The sultry suns of Summer came,
     And he grew thick and strong,
His head weel arm'd wi' pointed spears,
     That no one should him wrong.

The sober Autumn enter'd mild,
     When he grew wan and pale;
His bending joints and drooping head
     Show'd he began to fail.

His color sicken'd more and more,
     He faded into age:
And then his enemies began
     To show their deadly rage.

They've ta'en a weapon long and sharp,
     And cut him by the knee;
Then tied him fast upon a cart
     Like a rogue for forgery.

They laid him down upon his back,
     And cudgel I'd him full sore;
They hung him up before the storm,
     And turn'd him o'er and o'er.

They filled up a darksome pit
     With water to the brim,
They heaved in John Barleycorn,
     There let him sink or swim.

They laid him out upon the floor
     To work him further woe,
And still, as signs of life appeared,
     They toss'd him to and fro.

They wasted o'er a scorching flame
     The marrow of his bones;
But a miller us'd him worst of all,
     For he crush'd him between two stones.

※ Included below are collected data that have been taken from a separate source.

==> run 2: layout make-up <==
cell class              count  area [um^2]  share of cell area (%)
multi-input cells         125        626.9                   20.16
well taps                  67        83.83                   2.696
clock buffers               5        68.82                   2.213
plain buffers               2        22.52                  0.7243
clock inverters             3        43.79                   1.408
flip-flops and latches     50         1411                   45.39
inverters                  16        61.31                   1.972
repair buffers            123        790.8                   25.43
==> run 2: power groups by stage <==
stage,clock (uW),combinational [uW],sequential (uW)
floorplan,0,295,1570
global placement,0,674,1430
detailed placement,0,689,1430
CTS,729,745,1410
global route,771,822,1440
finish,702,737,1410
$ cat src/rtl/cnt_ctl.sv
`default_nettype none
// ============================================================================
// Module   : cnt_ctl
// Brief    : Prescaled period counter, one-shot or periodic, sticky irq/ovr.
// Revision : 1.0
// ============================================================================
module cnt_ctl #(
    parameter int width  = 32,
    parameter int pwidth = 8
) (
    input  logic              clk,
    input  logic              rst,
    input  logic              load,
    input  logic [width-1:0]  top_in,
    input  logic [pwidth-1:0] pre_in,
    input  logic              start,
    input  logic              stop,
    input  logic              periodic,
    input  logic              ack,
    output logic [width-1:0]  cnt,
    output logic              running,
    output logic              irq,
    output logic              ovr
);

    localparam logic [0:0]        c_IDLE    = 1'b0;
    localparam logic [0:0]        c_RUN     = 1'b1;
    localparam logic [width-1:0]  c_CNT_ONE = width'(1);
    localparam logic [pwidth-1:0] c_PRE_ONE = pwidth'(1);

    logic [0:0]        r_state;
    logic [width-1:0]  r_top;
    logic [width-1:0]  r_cnt;
    logic [pwidth-1:0] r_pre;
    logic [pwidth-1:0] r_pcnt;
    logic              r_mode;
    logic              r_irq;
    logic              r_ovr;

    logic w_run;
    logic w_start_ok;
    logic w_tick;
    logic w_last;
    logic w_expire;

    assign w_run      = (r_state == c_RUN);
    assign w_start_ok = start && (r_top != '0);
    assign w_tick     = w_run && (r_pcnt == r_pre);
    assign w_last     = (r_cnt == (r_top - c_CNT_ONE));
    // A stop or restart in the same cycle pre-empts the expiry.
    assign w_expire   = w_tick && w_last && !stop && !w_start_ok;

    always_ff @(posedge clk) begin
        if (rst) begin
            r_state <= c_IDLE;
            r_cnt   <= '0;
            r_pcnt  <= '0;
            r_mode  <= 1'b0;
        end else if (stop) begin
            r_state <= c_IDLE;
            r_cnt   <= '0;
            r_pcnt  <= '0;
        end else if (w_start_ok) begin
            r_state <= c_RUN;
            r_cnt   <= '0;
            r_pcnt  <= '0;
            r_mode  <= periodic;
        end else if (w_run) begin
            if (w_tick) begin
                r_pcnt <= '0;
                if (w_last) begin
                    r_cnt <= '0;
                    if (!r_mode) begin
                        r_state <= c_IDLE;
                    end
                end else begin
                    r_cnt <= r_cnt + c_CNT_ONE;
                end
            end else begin
                r_pcnt <= r_pcnt + c_PRE_ONE;
            end
        end
    end

    // Configuration only changes while idle so an active period is never disturbed.
    always_ff @(posedge clk) begin
        if (rst) begin
            r_top <= '0;
            r_pre <= '0;
        end else if (load && !w_run) begin
            r_top <= top_in;
            r_pre <= pre_in;
        end
    end

    always_ff @(posedge clk) begin
        if (rst) begin
            r_irq <= 1'b0;
            r_ovr <= 1'b0;
        end else if (w_expire) begin
            r_irq <= 1'b1;
            r_ovr <= ack ? 1'b0 : (r_ovr | r_irq);
        end else if (ack) begin
            r_irq <= 1'b0;
            r_ovr <= 1'b0;
        end
    end

    assign cnt     = r_cnt;
    assign running = w_run;
    assign irq     = r_irq;
    assign ovr     = r_ovr;

endmodule
`default_nettype wire
**config.mk**
```make
export PLATFORM = sky130hd
export DESIGN_NAME = noc_credit_link
export DESIGN_NICKNAME = d
export VERILOG_FILES = /design/src/rtl/noc_credit_link.sv
export SDC_FILE = /design/constraint.sdc
export NUM_CORES = 1
export LEC_CHECK = 0
export CORE_AREA = 5 5 421 423
export CTS_CLUSTER_DIAMETER = 80
export DETAILED_ROUTE_END_ITERATION = 12
export DIE_AREA = 0 0 426 428
export GPL_ROUTABILITY_DRIVEN = 0
export PLACE_DENSITY = 0.47
export SLEW_MARGIN = 20
export SYNTH_ARGS = -nofsm -noshare
export SYNTH_HDL_FRONTEND = slang
export SYNTH_SLANG_ARGS = --single-unit
```
**constraint.sdc**
```tcl
create_clock -name clk -period 35.8 [get_ports clk]
set_input_delay 5.37 -clock clk [delete_from_list [all_inputs] [get_ports clk]]
set_output_delay 5.37 -clock clk [all_outputs]
set_load 0.1 [all_outputs]
```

And they hae ta'en his very heart's blood
     And drank it round and round;
And still the more and more they drank
     Their joy did more abound.

John Barleycorn was a hero bold,
     Of noble enterprise,
For if you do but taste his blood
     'Twill make your courage rise.

'Twill make a man forget his woe;
     'Twill heighten all his joy:
'Twill make the widow's heart to sing
     Tho' the tear were in her eye.

Then let us toast John Barleycorn,
     Each man a glass in hand;
And may his great posterity
     Ne'er fail in old Scotland.

                                   ROBERT BURNS.